Re: html (etc) current status?

From: F J Franklin (F.J.Franklin@sheffield.ac.uk)
Date: Mon Sep 30 2002 - 05:58:54 EDT


On Sun, 29 Sep 2002, Jim Hettmer wrote:
> With 1.0.3 on RH7.3, I have technical documents created with an older
> Netscape, html of course, which I would like to be able to convert over
> to abw. Some small ones do, but normally I get the "bogus" message.
> I've tried tidy -clean -asxhtml and -asxml, but to no avail. The small
> html I created with abiword could be read back in provided I tidied it
> first.
> Also, maybe I'm being simplistic and/or naive, but it seemed to me
> that if abiword would indicate something about what it found fault with,
> I could possibly stumble around in the original and hand-edit the
> offending stuff out?

AbiWord has a native XHTML importer that requires its input to be valid
XML, but it has stricter requirements besides, some of them questionable.
Elements like <div> are used by abiword to indicate sections, but <div>
has a vast range of uses out there in the wild, so abiword gets confused.

If you have a debug build of AbiWord, as I think Hub suggested, then you
may get some useful nuggets of info about wht the importer doesn't like.
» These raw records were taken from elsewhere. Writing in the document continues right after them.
File: src/rtl/vlog_fsm_gear_pkg.sv
// vlog_fsm_gear_pkg: state encoding and named constants shared by the gear sequencer
package vlog_fsm_gear_pkg;
   localparam int STATE_W = 3;
   typedef enum logic [STATE_W-1:0] {
      TAXI  = 3'd0,
      TUP   = 3'd1,
      TDN   = 3'd2,
      GOUP  = 3'd3,
      GODN  = 3'd4,
      FLYUP = 3'd5,
      FLYDN = 3'd6,
      FAULT = 3'd7
   } state_t;
   localparam logic YES   = 1'b1;
   localparam logic NO    = 1'b0;
   localparam logic ON    = 1'b1;
   localparam logic OFF   = 1'b0;
   localparam logic UP    = 1'b0;
   localparam logic DOWN  = 1'b1;
   localparam logic RESET = 1'b1;
   localparam logic COUNT = 1'b0;
endpackage

File: src/rtl/vlog_fsm_gear_ctrl_if.sv
// vlog_fsm_gear_ctrl_if: cockpit/sensor side and actuator/LED side of the gear sequencer
interface vlog_fsm_gear_ctrl_if #(parameter int NUM_GEAR = 3);
   logic [NUM_GEAR-1:0] GearIsDown;
   logic [NUM_GEAR-1:0] GearIsUp;
   logic                PlaneOnGround;
   logic                Lever;
   logic                FaultAck;
   logic                RedLED;
   logic                GrnLED;
   logic                Valve;
   logic                Pump;
   logic                Fault;
   logic [2:0]          StateOut;
   modport master (
      output GearIsDown, GearIsUp, PlaneOnGround, Lever, FaultAck,
      input  RedLED, GrnLED, Valve, Pump, Fault, StateOut
   );
   modport slave (
      input  GearIsDown, GearIsUp, PlaneOnGround, Lever, FaultAck,
      output RedLED, GrnLED, Valve, Pump, Fault, StateOut
   );
endinterface

File: src/rtl/vlog_fsm_gear_debounce.sv
// vlog_fsm_gear_debounce: per-bit filter, output bit follows only after 3 identical raw samples
import vlog_fsm_gear_pkg::*;
module vlog_fsm_gear_debounce #(
   parameter int           W       = 1,
   parameter logic [W-1:0] RST_VAL = '0
)(
   input  logic         Clock,
   input  logic         Clear,
   input  logic [W-1:0] raw,
   output logic [W-1:0] filt
);
   logic [W-1:0] s1, s2;
   always_ff @(posedge Clock) begin
      if (Clear) begin
         s1   <= RST_VAL;
         s2   <= RST_VAL;
         filt <= RST_VAL;
      end else begin
         s1   <= raw;
         s2   <= s1;
         // all three ones -> 1, all three zeros -> 0, any disagreement -> hold
         filt <= (raw & s1 & s2) | (filt & (raw | s1 | s2));
      end
   end
endmodule

File: src/rtl/vlog_fsm_gear_ctrl.sv
// vlog_fsm_gear_ctrl: landing-gear sequencer with takeoff/motion timers and fault recovery
// Define GEAR_DEBOUNCE_EN to filter the gear and weight-on-wheels sensors.
import vlog_fsm_gear_pkg::*;
module vlog_fsm_gear_ctrl #(
   parameter int NUM_GEAR       = 3,
   parameter int TIMER_W        = 16,
   parameter int TAKEOFF_CYCLES = 2000,
   parameter int MOTION_TIMEOUT = 50000
)(
   input logic                 Clock,
   input logic                 Clear,
   vlog_fsm_gear_ctrl_if.slave bus
);
   logic [NUM_GEAR-1:0] down, up;
   logic                ground;
`ifdef GEAR_DEBOUNCE_EN
   vlog_fsm_gear_debounce #(.W(NUM_GEAR), .RST_VAL({NUM_GEAR{1'b1}})) u_down (
      .Clock(Clock), .Clear(Clear), .raw(bus.GearIsDown), .filt(down));
   vlog_fsm_gear_debounce #(.W(NUM_GEAR), .RST_VAL('0)) u_up (
      .Clock(Clock), .Clear(Clear), .raw(bus.GearIsUp), .filt(up));
   vlog_fsm_gear_debounce #(.W(1), .RST_VAL(1'b1)) u_ground (
      .Clock(Clock), .Clear(Clear), .raw(bus.PlaneOnGround), .filt(ground));
`else
   assign down   = bus.GearIsDown;
   assign up     = bus.GearIsUp;
   assign ground = bus.PlaneOnGround;
`endif
   state_t               state, nxt;
   logic [TIMER_W-1:0]   timer, timer_nxt;
   logic                 tmr_op;
   logic                 all_down, all_up, conflict, time_up, motion_to;
   assign all_down  = &down;
   assign all_up    = &up;
   assign conflict  = |(down & up);
   assign time_up   = timer >= TIMER_W'(TAKEOFF_CYCLES);
   assign motion_to = timer >= TIMER_W'(MOTION_TIMEOUT);
   assign bus.StateOut = state;
   always_comb begin
      nxt = state;
      case (state)
         TAXI:     nxt = ground ? TAXI : (bus.Lever == UP) ? TUP : TDN;
         TUP, TDN: nxt = ground ? TAXI : conflict ? FAULT : !all_down ? GOUP :
                         time_up ? FLYDN : (bus.Lever == UP) ? TUP : TDN;
         GOUP:     nxt = (conflict || motion_to) ? FAULT : all_up ? FLYUP : GOUP;
         GODN:     nxt = (conflict || motion_to) ? FAULT : (all_down && ground) ? TAXI :
                         all_down ? FLYDN : GODN;
         FLYUP:    nxt = conflict ? FAULT : (bus.Lever == DOWN) ? GODN : FLYUP;
         FLYDN:    nxt = conflict ? FAULT : ground ? TAXI : (bus.Lever == UP) ? GOUP : FLYDN;
         FAULT:    nxt = !bus.FaultAck ? FAULT : (all_down && ground) ? TAXI :
                         all_down ? FLYDN : all_up ? FLYUP : GODN;
         default:  nxt = FAULT;
      endcase
   end
   // TUP<->TDN swaps keep counting so the takeoff grace is not restarted by lever play
   always_comb begin
      tmr_op    = (nxt == TAXI || (nxt != state && nxt inside {GOUP, GODN, FAULT})) ? RESET : COUNT;
      timer_nxt = (tmr_op == RESET) ? '0 : (&timer) ? timer : timer + 1'b1;
   end
   always_ff @(posedge Clock) begin
      if (Clear) begin
         state      <= TAXI;
         timer      <= '0;
         bus.RedLED <= OFF;
         bus.GrnLED <= ON;
         bus.Valve  <= DOWN;
         bus.Pump   <= OFF;
         bus.Fault  <= NO;
      end else begin
         state      <= nxt;
         timer      <= timer_nxt;
         bus.RedLED <= (nxt inside {GOUP, GODN, FAULT}) ? ON : OFF;
         bus.GrnLED <= (nxt inside {TAXI, TUP, TDN, FLYDN}) ? ON : OFF;
         bus.Valve  <= (nxt == FAULT) ? bus.Valve : (nxt inside {TUP, GOUP, FLYUP}) ? UP : DOWN;
         bus.Pump   <= (nxt inside {GOUP, GODN}) ? ON : OFF;
         bus.Fault  <= (nxt == FAULT) ? YES : NO;
      end
   end
endmodule

File: src/flat_wrapper.sv
// flat-port wrapper written by rule: the top's interface ports become plain ports
module vlog_fsm_gear_ctrl_flat 
#(
   parameter int NUM_GEAR       = 3,
   parameter int TIMER_W        = 16,
   parameter int TAKEOFF_CYCLES = 2000,
   parameter int MOTION_TIMEOUT = 50000
)
  (Clock, Clear, bus_GearIsDown, bus_GearIsUp, bus_PlaneOnGround, bus_Lever, bus_FaultAck, bus_RedLED, bus_GrnLED, bus_Valve, bus_Pump, bus_Fault, bus_StateOut);
  vlog_fsm_gear_ctrl_if #(.NUM_GEAR(NUM_GEAR)) bus_i ();
  input logic Clock;
  input logic Clear;
  input wire logic [$bits(bus_i.GearIsDown)-1:0] bus_GearIsDown;
  input wire logic [$bits(bus_i.GearIsUp)-1:0] bus_GearIsUp;
  input wire logic [$bits(bus_i.PlaneOnGround)-1:0] bus_PlaneOnGround;
  input wire logic [$bits(bus_i.Lever)-1:0] bus_Lever;
  input wire logic [$bits(bus_i.FaultAck)-1:0] bus_FaultAck;
  output wire logic [$bits(bus_i.RedLED)-1:0] bus_RedLED;
  output wire logic [$bits(bus_i.GrnLED)-1:0] bus_GrnLED;
  output wire logic [$bits(bus_i.Valve)-1:0] bus_Valve;
  output wire logic [$bits(bus_i.Pump)-1:0] bus_Pump;
  output wire logic [$bits(bus_i.Fault)-1:0] bus_Fault;
  output wire logic [$bits(bus_i.StateOut)-1:0] bus_StateOut;
  assign bus_i.GearIsDown = bus_GearIsDown;
  assign bus_i.GearIsUp = bus_GearIsUp;
  assign bus_i.PlaneOnGround = bus_PlaneOnGround;
  assign bus_i.Lever = bus_Lever;
  assign bus_i.FaultAck = bus_FaultAck;
  assign bus_RedLED = bus_i.RedLED;
  assign bus_GrnLED = bus_i.GrnLED;
  assign bus_Valve = bus_i.Valve;
  assign bus_Pump = bus_i.Pump;
  assign bus_Fault = bus_i.Fault;
  assign bus_StateOut = bus_i.StateOut;
  vlog_fsm_gear_ctrl #(.NUM_GEAR(NUM_GEAR), .TIMER_W(TIMER_W), .TAKEOFF_CYCLES(TAKEOFF_CYCLES), .MOTION_TIMEOUT(MOTION_TIMEOUT)) u_core (.Clock(Clock), .Clear(Clear), .bus(bus_i));
endmodule
File: config.mk
export PLATFORM = sky130hd
export DESIGN_NAME = vlog_fsm_gear_ctrl_flat
export DESIGN_NICKNAME = d
export VERILOG_FILES = /design/src/rtl/vlog_fsm_gear_pkg.sv /design/src/rtl/vlog_fsm_gear_ctrl_if.sv /design/src/rtl/vlog_fsm_gear_debounce.sv /design/src/rtl/vlog_fsm_gear_ctrl.sv /design/src/flat_wrapper.sv
export SDC_FILE = /design/constraint.sdc
export NUM_CORES = 1
export LEC_CHECK = 0
export ABC_AREA = 1
export CAP_MARGIN = 10
export CORE_MARGIN = 2
export CORE_UTILIZATION = 30
export CTS_CLUSTER_DIAMETER = 40
export DETAILED_ROUTE_END_ITERATION = 10
export PLACE_DENSITY = 0.53
export SYNTH_ARGS = -nofsm -noshare
export SYNTH_HDL_FRONTEND = slang
export SYNTH_SLANG_ARGS = --single-unit
File: constraint.sdc
create_clock -name Clock -period 2.2 [get_ports Clock]
set_input_delay 0.22 -clock Clock [delete_from_list [all_inputs] [get_ports Clock]]
set_output_delay 0.22 -clock Clock [all_outputs]
set_load 0.005 [all_outputs]
==> results of run 1 <==
[kinds of logic (layout without fill, tap and decap cells)]
| group | after synthesis | after routing | synth area share [%] |
|---|---|---|---|
| compound gates | 21 | 21 | 7.86 |
| xor+xnor | 13 | 13 | 6.81 |
| fa+ha+maj | 2 | 2 | 1.50 |
| simple gates | 143 | 143 | 45.6 |
| buf+inv | 35 | 82 | 9.51 |
| flops | 24 | 24 | 28.7 |
[synth_stat cells, drive strengths merged]
| master | n |
|---|---|
| nor4 | 1 |
| dfxtp | 24 |
| inv | 31 |
| nand2 | 51 |
| nor2 | 52 |
| o21bai | 1 |
| ha | 2 |
| clkinv | 1 |
| buf | 3 |
| o211ai | 1 |
| xnor2 | 3 |
| nand3 | 24 |
| xor2 | 10 |
| o21ai | 9 |
| nand4 | 10 |
| o21a | 1 |
| nor3 | 5 |
| a21oi | 9 |
[worst min-delay path, stage by stage, from the launching register on]
cell	delay, ps
dfxtp_1	320
nand2_1	60
nand2_1	40
[power by group]
group          switching, mW  total (mW)  leakage (nW)  internal (mW)
combinational          0.747        1.38         0.703          0.637
sequential            0.0632       0.571         0.197          0.508
clock                  0.137       0.381        0.0357          0.243
total                  0.948        2.34         0.936           1.39
[path summary, 6_finish.rpt]
check / start / to / slack (ps) / cells after the start
hold reg to reg: u_core.bus.Valve$_SDFFE_PP1N_ / u_core.bus.Valve$_SDFFE_PP1N_ / 460 / 2
setup reg to reg: u_core.bus.StateOut[2]$_SDFF_PP0_ / u_core.timer[14]$_SDFFE_PP0N_ / 240 / 14
setup / recovery: bus_GearIsDown[0] / u_core.timer[14]$_SDFFE_PP0N_ / 220 / 14
hold / removal: u_core.bus.Valve$_SDFFE_PP1N_ / u_core.bus.Valve$_SDFFE_PP1N_ / 460 / 2
[what timing repair did]
action                                 4_1_cts  5_1_grt
gates resized for setup                      0       11
setup endpoints to repair                    0       16
endpoints found under the hold margin        0        0
[registers in the layout, indices dropped and copies added (netlist names)]
signal	flops
u_core.bus.GrnLED	1
u_core.timer	16
u_core.bus.Valve	1
u_core.bus.RedLED	1
u_core.bus.StateOut	3
u_core.bus.Pump	1
u_core.bus.Fault	1
[layout make-up]
| type | count | area (sq um) |
|---|---|---|
| clock buffer | 3 | 41.3 |
| inverter | 32 | 120 |
| timing repair buffer | 46 | 403 |
| clock inverter | 1 | 30.0 |
| sequential | 24 | 484 |
| fill | 566 | 3200 |
| tap | 72 | 90.1 |
| multi-input combinational | 179 | 1070 |
[per-layer routing]
layer / part of all wire, % / up-vias / wire, um
li1: - / 853 / -
met1: 44 / 732 / 1660
met2: 52 / 19 / 1950
met3: 2.9 / 2 / 108
met4: 0.51 / 0 / 19
met5: 0 / - / 0
[through the flow]
stage | utilization (%) | setup TNS, ps | area, sq um
after floorplan | - | 0 | 1670
after global placement | 39.1 | -1950 | 2130
after detailed placement | 39.1 | -1670 | 2130
after CTS | 40.4 | 0 | 2200
after global routing | 41.1 | 0 | 2240
final | 41.1 | 0 | 2240
==> reports/qor.txt, run 1 <==
Worst skew pair latency - 270 ps
Slew Limit Fails - 0
PnR worst setup slack - 218 ps
Clock slew at reported path FFs - 80 ps
Fmax - 0.505 GHz
#FFs+latches synth - 24
CP peak stage delay - 480 ps
RSZ-0062 raised after global routing - false
Met1 Track Usage GR - 16.3%
RePlAce Congestion - 0.905
Outcome - finished, final reports clean
Vias in the first global route - 1557
FP Rows - 27
Pre-Repair DR Iteration Count - 4
Synth area leader - dfxtp_1
Fin crit period - 1980 ps
Area growth, synth to finish - 33.8%
Nets - 299
Worst Tran Pin Value - 397 ps
Via density - 4.50
Net Count, Synth - 251
Final setup fails - 0
Layout cells sized above 1 - 27.0%
Post-synth top area share - 28.7%
Core area - 0.00544 sq mm
Setup bufs post-CTS - 0
IO Pins - 19
Via count - 1606
Power density of the placed cells - 1040 mW/mm^2
Crit path max-delay family - simple AND/OR/NAND/NOR gates
WP buf/inv - 2
Worst Clk Skew - 2.89 ps
H-tree depth - 1
Setup crit end kind - flop
Most frequent cells in the layout - nand2_1 (39), nor2_1 (39), inv_1 (27), buf_4 (27), dfxtp_1 (21)
Critical Path Most Common Cell - nand2_2
Max-slew headroom - 73.2%
Routed wire length per instance - 10.4 um
TritonCTS clock tree - done
Max-cap violations - 0
Average size of a mapped cell - 7.02 sq um
Crit-path slowest cell - clkdlybuf4s50_1
Gr busiest metal - met2
Detail Placement HPWL - 3030 um
Power, Total - 2.34 mW
Final hold violation count - 0
Final Cycle Share - 90.1%
Cell variety after synth - 31
Hold_buf cts - 0
Antenna violations before repair - 0
Total grt overflow - 0
Critical Path RT - 2360 ps
Starting Density - 30.7%
Syn. warnings - 0
Hold Slack - 463 ps
DR DRC count - 0
Crit start category - primary input
GRT met2 Usage - 24.1%
Antenna-violating nets left - 0
Total GRT Usage - 13.2%
Clock Root Buffer - clkbuf_8
Die area - 0.00619 sq mm
Cts bufs inserted - 3
Port buffer count - 18
Seq/Total Area, Yosys - 28.7%
Chip width - 78.6 um
Dpl ws - -111 ps
CTS max path bufs - 2
Antenna Cells - 0
Finished Layout Cells - 357
Global-route wire length before repair - 6780 um
LEAKAGE - 0.936 nW
Largest cells by area after synthesis - dfxtp_1 (29%), nand2_1 (9.4%), nor2_1 (9.0%), nor2_4 (7.4%), nand3_1 (6.3%)
Arr. time, crit path - 2140 ps
CP Max Fanout - 9
VDD IR-drop max - 773 uV
Clk sinks - 24
Worst-path cell chain - clkdlybuf4s50_1 -> nand2_2 -> nand3_4 -> a21oi_4 -> nand2_2 -> o21ai_1 -> nand3_2 -> nand2_4 -> nand2_2 -> o21ai_2 -> nand2_2 -> nand2_4 -> buf_12 -> nor2_4
Min-delay worst type - flop to flop
DRT iter0 DRCs - 51
Placed instance count - 353
Met3 usage - 2.53%
Mapped Area - 0.00167 sq mm
WS Path Type - primary input to flop
Die span in y - 78.6 um
Pin count of the biggest net entering global routing - 15
Final WL - 3730 um
Syn Inst Count - 238
Note: power is estimated with default switching activity, not from simulation.
==> run 2: changes to the inputs <==
--- a/config.mk
+++ b/config.mk
@@ -11,7 +11,9 @@
 export CORE_UTILIZATION = 30
 export CTS_CLUSTER_DIAMETER = 40
 export DETAILED_ROUTE_END_ITERATION = 10
+export GPL_TIMING_DRIVEN = 0
 export PLACE_DENSITY = 0.53
+export SLEW_MARGIN = 15
 export SYNTH_ARGS = -nofsm -noshare
 export SYNTH_HDL_FRONTEND = slang
 export SYNTH_SLANG_ARGS = --single-unit
==> run 2 against run 1 <==
Clock-buffer cell count up 1. Worst setup slack worse by 64 ps. Power down 5.3%. Critical path depth unchanged. Via count down 5.0%. Worst hold slack worse by 2.2 ps. First-iteration DRC count unchanged. Sequential share of layout area up 1.3 points. Cell area down 5.3%. Critical path type unchanged. Critical endpoint is now u_core.timer[9]$_SDFFE_PP0N_.
==> reports/qor.txt, run 2 (synthesized netlist as in run 1, its figures left out) <==
Outcome - finished, final reports clean
Clk sinks - 24 (unchanged)
Worst Tran Pin Value - 642 ps (+245 ps)
Most common cell after layout, fill and taps aside - nand2_1
Area growth, synth to finish - 26.8%
WS Path Type - primary input to flop
Final setup fails - 0 (unchanged)
Max-slew headroom - 56.7% (-17 points)
DR DRC count - 0 (unchanged)
Detail Placement HPWL - 2820 um (-6.9%)
IO Pins - 19 (unchanged)
PnR worst setup slack - 154 ps (-63.8 ps)
Starting Density - 30.7% (unchanged)
Clock slew at reported path FFs - 80 ps (about the same)
Final WL - 3610 um (-3.4%)
Antenna Cells - 0 (unchanged)
Routed wire length per instance - 10.7 um (+2.4%)
Total grt overflow - 0 (unchanged)
Most frequent cells in the layout - nand2_1 (39), nor2_1 (38), inv_1 (27), dfxtp_1 (20), nand3_1 (19)
Setup crit end kind - flop
Arr. time, crit path - 2210 ps (+70 ps)
Worst skew pair latency - 260 ps (about the same)
Beginning of the critical path - bus_GearIsDown[2]
Via count - 1525 (-5.0%)
Total GRT Usage - 12.3% (-0.88 points)
Antenna-violating nets left - 0 (unchanged)
Nets - 279 (-6.7%)
Slew Limit Fails - 0 (unchanged)
Final Cycle Share - 93.0% (+2.9 points)
Pre-Repair DR Iteration Count - 4 (unchanged)
Antenna violations before repair - 0 (unchanged)
H-tree depth - 1 (unchanged)
Die area - 0.00619 sq mm (unchanged)
Max-cap violations - 0 (unchanged)
DRT iter0 DRCs - 51 (unchanged)
Layout cells sized above 1 - 22.6% (-4.4 points)
Via density - 4.53 (+0.59%)
Clock Root Buffer - clkbuf_8
TritonCTS clock tree - done
Biggest register - u_core.timer
VDD IR-drop max - 655 uV (-15%)
Vias in the first global route - 1424 (-8.5%)
Power density of the placed cells - 1040 mW/mm^2 (about the same)
Min-delay worst type - flop to flop
Hold_buf cts - 0 (unchanged)
Global-route wire length before repair - 6210 um (-8.3%)
RePlAce Congestion - 0.855 (-5.6%)
Pin count of the biggest net entering global routing - 14 (-1)
Cts bufs inserted - 3 (unchanged)
Critical Path RT - 2370 ps (about the same)
Port buffer count - 18 (unchanged)
Hold Slack - 461 ps (-2.17 ps)
LEAKAGE - 0.886 nW (-5.3%)
Final hold violation count - 0 (unchanged)
Dpl ws - -274 ps (-162 ps)
FP Rows - 27 (unchanged)
FF-to-FF Start - u_core.timer[9]$_SDFFE_PP0N_
Fmax - 0.489 GHz (-3.1%)
CTS max path bufs - 2 (unchanged)
Chip width - 78.6 um (unchanged)
Crit start category - primary input
Worst Clk Skew - 5.00 ps (+2.11 ps)
Core area - 0.00544 sq mm (unchanged)
Hold path startpoint - u_core.bus.Valve$_SDFFE_PP1N_
Die span in y - 78.6 um (unchanged)
CP Max Fanout - 5 (-4)
Max FFs per register - 16 (unchanged)
Fin crit period - 2050 ps (+63.8 ps)
## run 2: cell count changes in the layout (fill, tap and decap cells not counted), sizes merged
cell,before,now
bufinv,1,0
dlymetal6s2s,0,3
clkbuf,3,5
clkdlybuf4s50,18,15
buf,28,7
## run 2: area by class of cell
type	instances	area, sq um
repair buffers	23	243
flip-flops and latches	24	485
multi-input cells	179	1090
well taps	72	90.1
fillers	594	3320
plain buffers	3	38.8
clock buffers	4	55.1
inverters	32	120
## run 2: worst paths after layout
check	endpoint	slack [ps]	depth (start not counted)
worst min register to register	u_core.bus.Valve$_SDFFE_PP1N_	460	2
worst max register to register	u_core.timer[9]$_SDFFE_PP0N_	170	15
worst min-delay path	u_core.bus.Valve$_SDFFE_PP1N_	460	2
worst max-delay path	u_core.timer[9]$_SDFFE_PP0N_	150	14
## run 2: critical path: stages
cell and delay (ps):
clkdlybuf4s50_1 480, nand2_2 130, nand3_4 120, a21oi_4 160, nand2_2 70, o21ai_1 150, nand3_2 150, nand2_4 110
nand2_2 70, o21ai_2 140, nand2_2 80, nand2_4 120, clkbuf_16 180, nor2_4 30
## run 2: layer usage
metal | GRT usage [%] | part of all wire, % | vias up
li1 | - | - | 814
met1 | 14.9 | 45 | 689
met2 | 22.4 | 51 | 18
met3 | 2.64 | 2.6 | 4
met4 | 2.63 | 0.72 | 0
met5 | 0 | 0 | -
## run 2: metrics by stage
step	power [mW]	utilization [%]	area (sq um)	std cells	setup TNS [ps]
after floorplan	1.44	-	1670	238	0
after global placement	1.72	35.7	1940	328	-2940
after detailed placement	1.72	35.7	1940	328	-3220
after CTS	2.04	36.9	2000	332	0
after global routing	2.39	39.0	2120	337	-4.93
final	2.21	39.0	2120	337	0
## run 2: what timing repair did
action,CTS,global route
gates cloned,0,1
setup buffers,0,4
pin swaps,0,3
endpoints found under the setup margin,3,15
gates resized for setup,2,17
## run 2: power breakdown
part / switching, mW / internal (mW) / total (mW)
registers: 0.0713 / 0.513 / 0.584
clock network: 0.137 / 0.160 / 0.297
logic: 0.740 / 0.592 / 1.33
==> run 3: changes to the inputs <==
--- a/config.mk
+++ b/config.mk
@@ -6,7 +6,9 @@
 export NUM_CORES = 1
 export LEC_CHECK = 0
 export ABC_AREA = 1
+export ABC_CLOCK_PERIOD_IN_PS = 2200
 export CAP_MARGIN = 10
+export CORE_ASPECT_RATIO = 0.6
 export CORE_MARGIN = 2
 export CORE_UTILIZATION = 30
 export CTS_CLUSTER_DIAMETER = 40
==> run 3 against run 2 <==
Power rose by 6.1%. Register-to-register slack got worse by 40 ps. Worst hold slack better by 1.4 ps. Cell area up 3.0%. Cell count down 0.59%. Utilization grew 3.0 points. Clock power rose by 34%. Critical endpoint is now u_core.timer[0]$_SDFFE_PP0N_.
> I'd appreciate it if someone could tell me what the current state,
> thoughts, and recommendations are about importing html. Is there hope
> for me, here?.

There is also an HTML importer which doesn't require the file to be XML
and is much more forgiving about tags - unfortunately, the importer is
unfinished and may drop text which is in lists or tables. Also, a lot of
style information is lost.

So, not a great solution.

If you are determined, then I would recommend importing your HTML docs
twice, once using the HTML importer, and once using the text importer.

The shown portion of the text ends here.